For the easy subproblem a simple brute-force solution was sufficiently fast. Let us denote Adam’s team by *A* and Betka’s team by *B*. Each of the other *n* − 2 children joins either *A* or *B*, so there are 2^{n − 2} ways to form the teams. We can afford to try them all, every time computing the strengths of the teams in *O*(*m*) by processing the list of friendships.

To solve the hard subproblem we will consider Adam’s and Betka’s teams composition preferences separately. Let us start with Adam – he wants to maximize the sum of the teams’ strengths. If we regard pairs of friends as edges of a graph, his criterion corresponds to finding a partition of vertices into two sets *A*, *B* which *maximizes* the number of edges *within* each part.

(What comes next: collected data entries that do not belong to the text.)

`src/rtl/tgp_pkg.sv`:
```
// shared types and command codes for the turtle grid plotter
`default_nettype none

package tgp_pkg;

	localparam logic [3:0] CMD_PEN_UP   = 4'd1;
	localparam logic [3:0] CMD_PEN_DOWN = 4'd2;
	localparam logic [3:0] CMD_RIGHT    = 4'd3;
	localparam logic [3:0] CMD_LEFT     = 4'd4;
	localparam logic [3:0] CMD_FORWARD  = 4'd5;
	localparam logic [3:0] CMD_READ     = 4'd6;
	localparam logic [3:0] CMD_RESTART  = 4'd7;
	localparam logic [3:0] CMD_STOP     = 4'd9;

	localparam logic [1:0] HEAD_NORTH = 2'd0;
	localparam logic [1:0] HEAD_EAST  = 2'd1;
	localparam logic [1:0] HEAD_SOUTH = 2'd2;
	localparam logic [1:0] HEAD_WEST  = 2'd3;

	localparam logic signed [15:0] POS_MAX = 16'sh7fff;
	localparam logic signed [15:0] POS_MIN = -16'sh8000;

	typedef struct packed {
		logic              halted;
		logic              pen_is_down;
		logic [1:0]        heading;
		logic signed [15:0] pos_col;
		logic signed [15:0] pos_row;
		logic              cell_value;
	} result_t;

endpackage

`default_nettype wire

```
`src/rtl/tgp_seq.sv`:
```
// command sequencer: turtle state, step datapath and grid access
`default_nettype none

module tgp_seq #(
	parameter int GRID_SIZE = 64,
	parameter int MAX_STEPS = 100,
	parameter int AW        = 12
) (
	input  wire logic          clk,
	input  wire logic          arst_n,
	input  wire logic          cmd_valid,
	output logic               cmd_ready,
	input  wire logic [3:0]    mode,
	input  wire logic [6:0]    steps,
	input  wire logic [5:0]    query_row,
	input  wire logic [5:0]    query_col,
	output logic               res_valid,
	input  wire logic          res_ready,
	output tgp_pkg::result_t   res,
	output logic               clr_start,
	input  wire logic          clr_busy,
	output logic               mem_we,
	output logic [AW-1:0]      mem_waddr,
	output logic [AW-1:0]      mem_raddr,
	input  wire logic          mem_rdata
);

	localparam int RW = $clog2(GRID_SIZE);
	localparam int CW = $clog2(MAX_STEPS + 1);
	localparam int SW = ((CW + 1 > 16) ? CW + 1 : 16) + 1;

	localparam logic [2:0] ST_INIT  = 3'd0;
	localparam logic [2:0] ST_IDLE  = 3'd1;
	localparam logic [2:0] ST_WALK  = 3'd2;
	localparam logic [2:0] ST_READ  = 3'd3;
	localparam logic [2:0] ST_CLEAR = 3'd4;
	localparam logic [2:0] ST_DONE  = 3'd5;

	logic [2:0]         state_q;
	logic signed [15:0] row_q;
	logic signed [15:0] col_q;
	logic [1:0]         head_q;
	logic               pen_q;
	logic               halt_q;
	logic               cell_q;
	logic [CW-1:0]      cnt_q;

	logic               accept;
	logic [CW-1:0]      steps_c;
	logic [CW-1:0]      mag;
	logic signed [SW-1:0] mag_w;
	logic signed [SW-1:0] row_sum;
	logic signed [SW-1:0] col_sum;
	logic signed [15:0] row_nxt;
	logic signed [15:0] col_nxt;
	logic               nxt_on_grid;
	logic               q_on_grid;

	assign accept    = cmd_valid && (state_q == ST_IDLE);
	assign cmd_ready = (state_q == ST_IDLE);

	assign steps_c = (32'(steps) > MAX_STEPS) ? CW'(MAX_STEPS) : CW'(steps);
	assign mag     = (state_q == ST_WALK) ? CW'(1) : steps_c;
	assign mag_w   = signed'({{(SW - CW){1'b0}}, mag});

	// one axis moves, the other keeps its value
	always_comb begin
		row_sum = {{(SW - 16){row_q[15]}}, row_q};
		col_sum = {{(SW - 16){col_q[15]}}, col_q};
		unique case (head_q)
			tgp_pkg::HEAD_NORTH: row_sum = row_sum - mag_w;
			tgp_pkg::HEAD_SOUTH: row_sum = row_sum + mag_w;
			tgp_pkg::HEAD_EAST:  col_sum = col_sum + mag_w;
			default:             col_sum = col_sum - mag_w;
		endcase
	end

	always_comb begin
		if (row_sum > SW'(tgp_pkg::POS_MAX)) begin
			row_nxt = tgp_pkg::POS_MAX;
		end else if (row_sum < SW'(tgp_pkg::POS_MIN)) begin
			row_nxt = tgp_pkg::POS_MIN;
		end else begin
			row_nxt = row_sum[15:0];
		end
		if (col_sum > SW'(tgp_pkg::POS_MAX)) begin
			col_nxt = tgp_pkg::POS_MAX;
		end else if (col_sum < SW'(tgp_pkg::POS_MIN)) begin
			col_nxt = tgp_pkg::POS_MIN;
		end else begin
			col_nxt = col_sum[15:0];
		end
	end

	assign nxt_on_grid = !row_nxt[15] && !col_nxt[15]
		&& (unsigned'(row_nxt) < 16'(GRID_SIZE))
		&& (unsigned'(col_nxt) < 16'(GRID_SIZE));
	assign q_on_grid = ({10'd0, query_row} < 16'(GRID_SIZE))
		&& ({10'd0, query_col} < 16'(GRID_SIZE));

	assign mem_we    = (state_q == ST_WALK) && nxt_on_grid;
	assign mem_waddr = AW'(row_nxt[RW-1:0]) * AW'(GRID_SIZE) + AW'(col_nxt[RW-1:0]);
	assign mem_raddr = AW'(RW'(query_row)) * AW'(GRID_SIZE) + AW'(RW'(query_col));

	assign clr_start = accept && (mode == tgp_pkg::CMD_RESTART);

	always_ff @(posedge clk or negedge arst_n) begin
		if (!arst_n) begin
			state_q <= ST_INIT;
			row_q   <= '0;
			col_q   <= '0;
			head_q  <= tgp_pkg::HEAD_EAST;
			pen_q   <= 1'b0;
			halt_q  <= 1'b0;
			cell_q  <= 1'b0;
			cnt_q   <= '0;
		end else begin
			unique case (state_q)
				ST_INIT: begin
					if (!clr_busy) begin
						state_q <= ST_IDLE;
					end
				end
				ST_IDLE: begin
					if (cmd_valid) begin
						cell_q  <= 1'b0;
						state_q <= ST_DONE;
						priority if (mode == tgp_pkg::CMD_RESTART) begin
							row_q   <= '0;
							col_q   <= '0;
							head_q  <= tgp_pkg::HEAD_EAST;
							pen_q   <= 1'b0;
							halt_q  <= 1'b0;
							state_q <= ST_CLEAR;
						end else if (mode == tgp_pkg::CMD_READ) begin
							if (q_on_grid) begin
								state_q <= ST_READ;
							end
						end else if (!halt_q) begin
							unique case (mode)
								tgp_pkg::CMD_PEN_UP:   pen_q  <= 1'b0;
								tgp_pkg::CMD_PEN_DOWN: pen_q  <= 1'b1;
								tgp_pkg::CMD_RIGHT:    head_q <= head_q + 2'd1;
								tgp_pkg::CMD_LEFT:     head_q <= head_q - 2'd1;
								tgp_pkg::CMD_STOP:     halt_q <= 1'b1;
								tgp_pkg::CMD_FORWARD: begin
									if (steps_c != '0) begin
										if (pen_q) begin
											cnt_q   <= steps_c;
											state_q <= ST_WALK;
										end else begin
											row_q <= row_nxt;
											col_q <= col_nxt;
										end
									end
								end
								default: ;
							endcase
						end else begin
						end
					end
				end
				ST_WALK: begin
					row_q <= row_nxt;
					col_q <= col_nxt;
					cnt_q <= cnt_q - CW'(1);
					if (cnt_q == CW'(1)) begin
						state_q <= ST_DONE;
					end
				end
				ST_READ: begin
					cell_q  <= mem_rdata;
					state_q <= ST_DONE;
				end
				ST_CLEAR: begin
					if (!clr_busy) begin
						state_q <= ST_DONE;
					end
				end
				ST_DONE: begin
					if (res_ready) begin
						state_q <= ST_IDLE;
					end
				end
				default: state_q <= ST_IDLE;
			endcase
		end
	end

	assign res_valid       = (state_q == ST_DONE);
	assign res.halted      = halt_q;
	assign res.pen_is_down = pen_q;
	assign res.heading     = head_q;
	assign res.pos_col     = col_q;
	assign res.pos_row     = row_q;
	assign res.cell_value  = cell_q;

endmodule

`default_nettype wire

```
`config.mk`:
```
export PLATFORM = sky130hd
export DESIGN_NAME = tgp_seq
export DESIGN_NICKNAME = d
export VERILOG_FILES = /design/src/rtl/tgp_pkg.sv /design/src/rtl/tgp_seq.sv
export SDC_FILE = /design/constraint.sdc
export NUM_CORES = 1
export LEC_CHECK = 0
export BUFFER_PORTS_ARGS = -buffer_cell sky130_fd_sc_hd__clkbuf_2
export CORE_ASPECT_RATIO = 2
export CORE_UTILIZATION = 57
export CTS_CLUSTER_DIAMETER = 200
export DETAILED_ROUTE_END_ITERATION = 8
export PLACE_DENSITY = 0.82
export SETUP_SLACK_MARGIN = 0.1
export SLEW_MARGIN = 40
export SYNTH_ARGS = -nofsm -noshare
export SYNTH_HDL_FRONTEND = slang
export SYNTH_SLANG_ARGS = --single-unit
```
`constraint.sdc`:
```
create_clock -name clk -period 6.75 [get_ports clk]
set_clock_uncertainty 0.15 [all_clocks]
set_input_delay 1.0125 -clock clk [delete_from_list [all_inputs] [get_ports clk]]
set_output_delay 1.0125 -clock clk [all_outputs]
set_load 0.02 [all_outputs]
```
* Word level (Yosys, flattened, before mapping) *
Cells that the tools add are included.

storage, ports and cells
  register bits after elaboration = 47
  input port bits = 29
  output and inout port bits = 65

cells by class
  $add $sub $neg = 9
  magnitude comparators = 7
  equality and inequality tests = 34
  muxes and demuxes = 58
  reduce and logical (&&, ||, !) cells = 23

operator list
  kind                    number
  $mux W16                18
  $pmux W17 S2            2
  $pmux W16 S2            2
  $mux W7                 9
  $add A16 B8 Y17         2
  $gt A17 B16 Y1 const B  2
  $lt A17 B16 Y1 const B  2
  $sub A16 B8 Y17         2
  $mux W3                 11
  $lt A16 B7 Y1 const B   2
  $add A12 B6 Y12         2
  $pmux W3 S6             1
  $eq A4 B3 Y1 const B    4
  $reduce_and A5 Y1       3
  $ne A2 B2 Y1 const B    7
  $pmux W7 S2             1
  $ne A2 B1 Y1 const B    6
  $eq A4 B2 Y1 const B    2
  $mux W1                 8
  $reduce_and A8 Y1       1
  $eq A7 B1 Y1 const B    1
  $gt A7 B7 Y1 const B    1
  $reduce_and A7 Y1       1
  $reduce_bool A7 Y1      1
  other kinds (25)        40

* Logic depth before layout (Yosys ltp) *
Gate-level depths: netlist of run 1.

  depth in word-level cells = 16
  gate-level depth with buffers = 20
  mapped depth without buffers = 19

* Worst setup path after synthesis of run 1 *
OpenSTA, ideal clock, no wires.

  path kind = input -> output
  start = input port steps[2]
  end = output port mem_we
  arrival time = 5288 ps
  setup slack = 299 ps
  cell stages on the path = 16
  cells stage by stage = or3_1 > or3_1 > nor4_1 > nor2_1 > ha_1 > clkbuf_1 > a21oi_1 > o211ai_1 > a221oi_1 > o31ai_1 > xnor2_1 > buf_4 > o31ai_1 > o41ai_1 > nand3_1 > a2111oi_2

between the ends
  longest elaborated chain between the ends = 13
  elaborated cells on any way between the ends = 25
  classes of those cells = 4 x add/sub; 7 x order compare; 8 x mux; 6 x reduce/logical

ends and longest elaborated chain
  element                                                  line            text
  start: declaration                                       tgp_seq.sv:14   input wire logic [6:0] steps,
  $gt A7 B7 Y1                                             tgp_seq.sv:62   assign steps_c = (32'(steps) > MAX_STEPS) ? CW'(MAX_STEPS) : CW'(steps);
  $mux W7 (*)                                              tgp_seq.sv:62
  $mux W7 (*)                                              tgp_seq.sv:63   assign mag = (state_q == ST_WALK) ? CW'(1) : steps_c;
  branches (longest 8 deep; another with $add A16 B8 Y17)  -
  $logic_and A1 B1 Y1 (*)                                  tgp_seq.sv:97   && (unsigned'(col_nxt) < 16'(GRID_SIZE));
  $logic_and A1 B1 Y1 (*)                                  tgp_seq.sv:101  assign mem_we = (state_q == ST_WALK) && nxt_on_grid;
  end: declaration                                         tgp_seq.sv:22   output logic mem_we,

Mark *: on every way between the ends.

* Final worst setup path of run 1 *
  start = input port steps[4]
  end = output port mem_we

The elaborated chain is that of the path after synthesis.

==> results of run 1 <==
==> sequential cells by signal (all words and copies together) (netlist names) <==
name	flops
col_q	16
row_q	16
cnt_q	7
state_q	3
head_q	2
cell_q	1
halt_q	1
pen_q	1
==> path summary, 6_finish.rpt <==
check	end	slack, ns	cells past startpoint
worst max-delay path	mem_we	0.25	20
worst min-delay path	cell_q	0.36	1
worst max register to register	row_q[1]	1.96	17
worst min register to register	cell_q	0.36	1
max in group asynchronous	col_q[11]	5.31	2
min in group asynchronous	row_q[3]	0.67	2
==> metal layers <==
layer | wire [um] | vias up | part of all wire [%] | global-route usage (%)
met2 | 8373 | 224 | 52 | 61.71
met5 | 0 | - | 0 | 0
met1 | 5810 | 2494 | 36 | 36.88
met4 | 1239 | 0 | 7.7 | 27.78
li1 | - | 2495 | - | -
met3 | 603 | 85 | 3.8 | 5.976
==> timing repair <==
| item | 4_1_cts | 5_1_grt |
|---|---|---|
| cloned | 0 | 0 |
| resized for setup | 4 | 35 |
| buffers inserted | 0 | 5 |
| pin swaps | 1 | 11 |
| endpoints found under the setup margin | 1 | 6 |
==> cell type report <==
class / count / area, um^2
Clock buffer: 5 / 125.1
Clock inverter: 3 / 67.56
Fill cell: 738 / 2650
Inverter: 23 / 86.33
Multi-Input combinational cell: 532 / 3739
Sequential cell: 47 / 1177
Tap cell: 100 / 125.1
Timing Repair Buffer: 105 / 618.1
==> worst max-delay path: stages <==
cell and delay [ns]:
clkbuf_2 0.09, or3_4 0.40, nor2b_1 0.19, nor2_2 0.16, nand2_2 0.10, ha_4 0.19, o21ai_0 0.08, nor2b_2 0.18
xnor2_1 0.15, ha_2 0.33, a21o_1 0.23, a211oi_4 0.32, a21o_2 0.21, o21ai_2 0.08, xnor2_2 0.33, nor2_2 0.07
or3_1 0.42, a21o_1 0.22, a2111oi_2 0.38, buf_4 0.21
==> power groups by stage <==
| stage | logic, W | clock network (W) | registers (W) |
|---|---|---|---|
| after floorplan | 0.00119 | 0 | 0.000549 |
| after global placement | 0.00179 | 0 | 0.000491 |
| after detailed placement | 0.00181 | 0 | 0.000495 |
| after CTS | 0.00184 | 0.000333 | 0.000489 |
| after global routing | 0.00216 | 0.000344 | 0.000507 |
| final | 0.00200 | 0.000333 | 0.000492 |
==> cells in the mapped netlist, types with 3 or more instances <==
master / n / area share [%]
and3_1: 4 / 0.49
o211ai_1: 13 / 1.9
nand4_1: 5 / 0.62
nor2b_1: 7 / 0.87
o31ai_1: 6 / 0.89
or3_1: 8 / 0.99
o22ai_1: 6 / 0.74
buf_2: 6 / 0.59
nor2_1: 55 / 4.1
o21ai_0: 61 / 6.0
nand3_1: 14 / 1.4
clkbuf_1: 22 / 1.6
o21bai_1: 3 / 0.45
xnor2_1: 20 / 3.5
a22o_1: 12 / 2.1
nand2_1: 71 / 5.3
and2_1: 5 / 0.62
ha_1: 39 / 9.6
o21a_1: 9 / 1.3
or2_2: 5 / 0.62
a211oi_1: 8 / 1.2
a311oi_1: 3 / 0.52
xor2_1: 11 / 1.9
a31oi_1: 11 / 1.4
a21boi_0: 3 / 0.45
inv_1: 23 / 1.7
nor3_1: 12 / 1.2
mux2_2: 4 / 0.89
maj3_1: 4 / 0.79
a21oi_1: 59 / 5.8
nand2b_1: 4 / 0.49
dfrtp_1: 46 / 23
buf_4: 18 / 2.7
a21o_1: 10 / 1.5
==> per-stage QoR <==
step / util, % / instances / total power, W
finish: 69.14 / 815 / 0.002827
global route: 69.14 / 815 / 0.003006
CTS: 66.81 / 810 / 0.002666
detailed placement: 64.31 / 802 / 0.002303
global placement: 64.18 / 802 / 0.002282
floorplan: - / 650 / 0.001738
==> cells by family (layout without fill, tap and decap cells) <==
group	Yosys count	count (layout)	synth area share (%)
flip-flops	47	47	23.28
buffers and inverters	71	136	6.754
XOR/XNOR	34	34	6.581
AO/OA/AOI/OAI	238	238	31.07
AND/OR/NAND/NOR	208	208	19.50
adder cells (fa/ha/maj)	45	45	11.23
multiplexers	7	7	1.583
==> results.cfg, run 1 <==
[synth]
synth_warnings = 0
syn_avg_cell_area_um2 = 7.781
ys_seq_elements = 47
synth_area_um2 = 5057
yosysUniqueCellTypes = 79
synth_edf_count = 0
synthArstFlopShare_pct = 100.0
synthesis.nets = 720
synthCells = 650
seq_area_frac_synth_pct = 23.28
synth_ff_type = dfrtp_1

[floorplanning]
rows = 48
die_h_um = 135.2
initial_core_util_pct = 58.89
dieArea_um2 = 9276
core-area_um2 = 8588
die_w_um = 68.61
io_pins = 94

[min_path]
hold_path.startpoint = cell_q
hp-class = reg2reg

[power_and_ir_drop]
p_per_area_nw_per_um2 = 476.1
seqPwrFrac_pct = 17.4
p_sw_share_pct = 50.22
vdd_drop_max_uv = 254.0
p_leak_nw = 2.741
clock_power_share_pct = 11.8
switchingPower_w = 0.001420
pwr-share-comb_pct = 70.8
p_int_w = 0.001407

[sta]
finalHoldViolCount = 0
fmax_mhz = 153.8
relSlewSlack_pct = 46.35
final_max_slew_viol_count = 0
period_share_pct = 96.30
rsz0062_at_grt = no
setup_violations = 0
tightest_slew_ns = 0.8047
setup_tns_ns = 0
fin_ws_ns = 0.2496
layout_min_cycle_time_ns = 6.500
holdWs_ns = 0.3625

[clock_network]
cts_sinks = 47
worstSkewPairLatency_ns = 0.30
cts_buffers = 5
cts_root_buf = clkbuf_16
htreeDepth = 2
cts_tree = built
clk_pin_slew_ns = 0.07
cts_max_path_buffers = 2
postCtsHoldBufs = 0

[outcome]
status = finished, final reports clean

[setup_path]
endpoint_kind = primary output
critPathRequiredTime_ns = 5.59
startpoint_type = input pin
startpoint = steps[4]
path_class = in2out
r2r_start = state_q[1]
worstPathArrival_ns = 5.34
critPathMaxFanout = 5

[global_route]
overflow = 0
antenna_found_initial = 0
grt_util_all_layers_pct = 36.06
grt_pass1_wl_um = 24670
grt_max_degree = 49
grt_pass1_vias = 5104

[detailed_routing]
vias = 5298
drt_iter0_markers = 406
wirelength_um = 16030
wl_per_cell_um = 19.67
final_antenna_net_count = 0
drcViolationCount = 0
viasPerCell = 6.501
firstDrtPassIters = 5

[final_layout]
n_antenna_cell = 0
area_growth_pct = 17.42
finalInstanceArea_um2 = 5938
layout-drive-gt1-share_pct = 23.64
final_cell_mix = nand2_1 (70), clkbuf_2 (68), o21ai_0 (59), a21oi_1 (59), nor2_1 (52)
num-nets-final = 784
final_common_cell = nand2_1

[place]
pre_cts_slack_ns = 0.003809
io_buffer_count = 69
dpl_cell_area_um2 = 5523
dp_hpwl_um = 12110
globalplace.congestion = 0.9741

[job]
drv_cap = 0
Note: power is estimated with default switching activity, not from simulation.
==> run 2: changes to the inputs <==
CORE_MARGIN = 2   (was default)
CORE_UTILIZATION = 59   (was 57)
CTS_BUF_LIST = sky130_fd_sc_hd__clkbuf_4   (was default)
PLACE_DENSITY = 0.84   (was 0.82)
==> run 2 against run 1 <==
  * Global-route usage shrank 2.4 points
  * Worst hold slack better by 0.027 ns
  * Final cell count fell by 1.1%
  * Critical endpoint unchanged
==> results.cfg, run 2 (synthesis results as in run 1) <==
[outcome]
status = finished, final reports clean

[final_layout]
final_cell_mix = nand2_1 (71), clkbuf_2 (68), a21oi_1 (58)
area_growth_pct = 12.69
largest_registers = col_q: 16 flops, row_q: 16 flops, cnt_q: 7 flops
n_antenna_cell = 0
num-nets-final = 777
layout-drive-gt1-share_pct = 22.74
final_common_cell = nand2_1
finalInstanceArea_um2 = 5699

[sta]
finalHoldViolCount = 0
layout_min_cycle_time_ns = 6.523
tightest_slew_ns = 0.7945
period_share_pct = 96.63
final_max_slew_viol_count = 0
setup_violations = 0
relSlewSlack_pct = 47.03
holdWs_ns = 0.3899
fmax_mhz = 153.3

[clock_network]
cts_root_buf = clkbuf_4
cts_tree = built
cts_sinks = 47
postCtsHoldBufs = 0
clk_pin_slew_ns = 0.15
cts_max_path_buffers = 2
worstSkewPairLatency_ns = 0.39
htreeDepth = 2
cts_buffers = 5

[setup_path]
cp_slowest_cell = or3_1
startpoint_type = input pin
r2r_setup_slack_ns = 2.00
critPathMaxStageDelay_ns = 0.40
worstPathArrival_ns = 5.36
endpoint_kind = primary output
critPathMaxFanout = 8
path_class = in2out
crit_family = simple AND/OR/NAND/NOR gates
critPathMostFrequentCell = buf_4
cp_num_buf_inv = 4
critPathRequiredTime_ns = 5.59
cp_cell_sequence = clkbuf_2 -> or3_1 -> or3_1 -> nor4_1 -> buf_4 -> nor2_1 -> ha_2 -> a21oi_1 -> o21ai_0 -> a221o_1 -> nor2_2 -> xnor3_2 -> buf_4 -> o31ai_1 -> a31oi_1 -> nand4_1 -> a2111oi_4 -> buf_4

[global_route]
grt_util_all_layers_pct = 33.71
antenna_found_initial = 0
grt_pass1_vias = 5340
grt_pass1_wl_um = 25470
grt_max_degree = 49
overflow = 0

[place]
dp_hpwl_um = 12190
io_buffer_count = 69
dpl_cell_area_um2 = 5456
globalplace.congestion = 1.028

[detailed_routing]
wl_met3_um = 802
viasPerCell = 6.756
drt_iter0_markers = 477
wl_met2_um = 8502
wl_per_cell_um = 20.03
final_antenna_net_count = 0
highest_layer = met4
firstDrtPassIters = 6
met1Wirelength_um = 5685
drcViolationCount = 0
vias = 5445
wirelength_um = 16140

[power_and_ir_drop]
p_per_area_nw_per_um2 = 453.4
vdd_drop_max_uv = 216.9
p_leak_nw = 2.634

[floorplanning]
core-area_um2 = 8292
die_h_um = 134.9
rows = 47
dieArea_um2 = 9373
io_pins = 94
die_w_um = 69.47
initial_core_util_pct = 60.99

[job]
drv_cap = 0

[min_path]
hp-class = reg2reg
==> run 2: changes by cell type in the layout (fill, tap and decap cells not counted), sizes merged <==
cell    delta
clkinv     +2
buf        -7
bufinv     -2
==> run 2: layout make-up <==
class / instances / area [um^2]
Fill cell: 691 / 2592
Inverter: 23 / 86.33
Timing Repair Buffer: 98 / 565.5
Sequential cell: 47 / 1177
Multi-Input combinational cell: 532 / 3695
Clock inverter: 3 / 15.01
Clock buffer: 5 / 37.54
Tap cell: 98 / 122.6
==> run 2: final timing paths <==
kind / startpoint / endpoint / cells past startpoint
worst max-delay path: steps[2] / mem_we / 18
worst min-delay path: cell_q / cell_q / 1
worst max register to register: state_q[1] / row_q[1] / 16
worst min register to register: cell_q / cell_q / 1
max in group asynchronous: arst_n / col_q[4] / 2
min in group asynchronous: arst_n / row_q[5] / 2
==> run 2: worst register-to-register path, stage by stage, from the launching register on <==
cell	delay, ns
dfrtp_1	0.53
or3b_1	0.61
and2_1	0.29
inv_1	0.06
ha_1	0.23
mux2_2	0.27
ha_2	0.31
a2111oi_2	0.31
o21ai_1	0.18
and2_1	0.20
a31oi_1	0.20
xor2_1	0.16
buf_4	0.20
inv_1	0.08
maj3_1	0.37
mux2_2	0.30
a22o_1	0.19
==> run 2: report_power, final <==
group          internal [W]  switching, W
registers          0.000367      0.000128
logic              0.000788       0.00116
clock network     0.0000384      0.000105
==> run 2: stage by stage <==
step                setup TNS [ns]  util [%]  total power (W)  worst slack [ns]  cells
finish                           0     68.73         0.002584            0.2272    806
detailed placement        -0.01680     65.81         0.002280          -0.01680    793
global route             -0.007473     68.73         0.002743         -0.007473    806
CTS                              0     66.71         0.002440            0.1181    802
floorplan                        0         -         0.001738            0.2990    650
global placement                 0     65.81         0.002243           0.06642    793
==> run 2: repair_timing <==
| item | CTS | global route |
|---|---|---|
| pin swaps | 3 | 10 |
| endpoints found under the setup margin | 1 | 5 |
| setup buffers | 1 | 4 |
| gates resized for setup | 5 | 33 |
==> run 2: routing by layer <==
metal,vias to the layer above,track usage [%]
met5,-,0
met4,0,24.40
met3,92,4.328
met2,266,62.02
met1,2599,34.17
li1,2488,-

This is of course equivalent to *minimizing* the number of edges *between* *A* and *B*. Our task is therefore to find a minimum s-t cut where the source and sink are the vertices corresponding to Adam and Betka respectively. There are more efficient algorithms to solve this problem, but even our lazy implementation of the Ford-Fulkerson algorithm with time complexity *O*(*n**m*) was fast enough.

Now we move on to Betka’s criterion – she would like the absolute difference between the teams’ strengths to be as small as possible. Let us consider any partition of the vertices into teams *A* and *B*. For any edge and any of its two endpoints, we add to a running total 1/2 if the endpoint is in *A* and − 1/2 if it is in *B*. Clearly, the final value we obtain equals

$$
\frac{1}{2} \cdot \left( \sum_{v \in A} d_v - \sum_{v \in B} d_v \right)
$$

where *d*_{v} denotes the degree of vertex *v*. Moreover, this value is exactly the strength of team *A* minus the strength of team *B*: For any edge within *A* we have a 1, for any edge within *B* we have a − 1, and for any edge between *A* and *B* we have a 0.

This observation offers us another way how to phrase the problem. We can represent each vertex by a single number (its degree) and then look for a partition which minimizes the absolute difference between the sums of the numbers in each part. Equivalently, we want to find a subset of the vertices such that its sum is as close to half the total sum as possible. We could compute which sums it is possible to achieve by listing all subsets, but using dynamic programming is much faster: If we denote by *S* = {*s*_{1}, …, *s*_{|S|}} the set of sums obtainable from numbers *d*_{1}, …, *d*_{k − 1}, then the sums obtainable from *d*_{1}, …, *d*_{k − 1}, *d*_{k} are *S* ∪ {*s*_{1} + *d*_{k}, …, *s*_{|S|} + *d*_{k}}. Because the sum of all degrees equals 2*m*, each set has size *O*(*m*) and our solution runs in time *O*(*n**m*).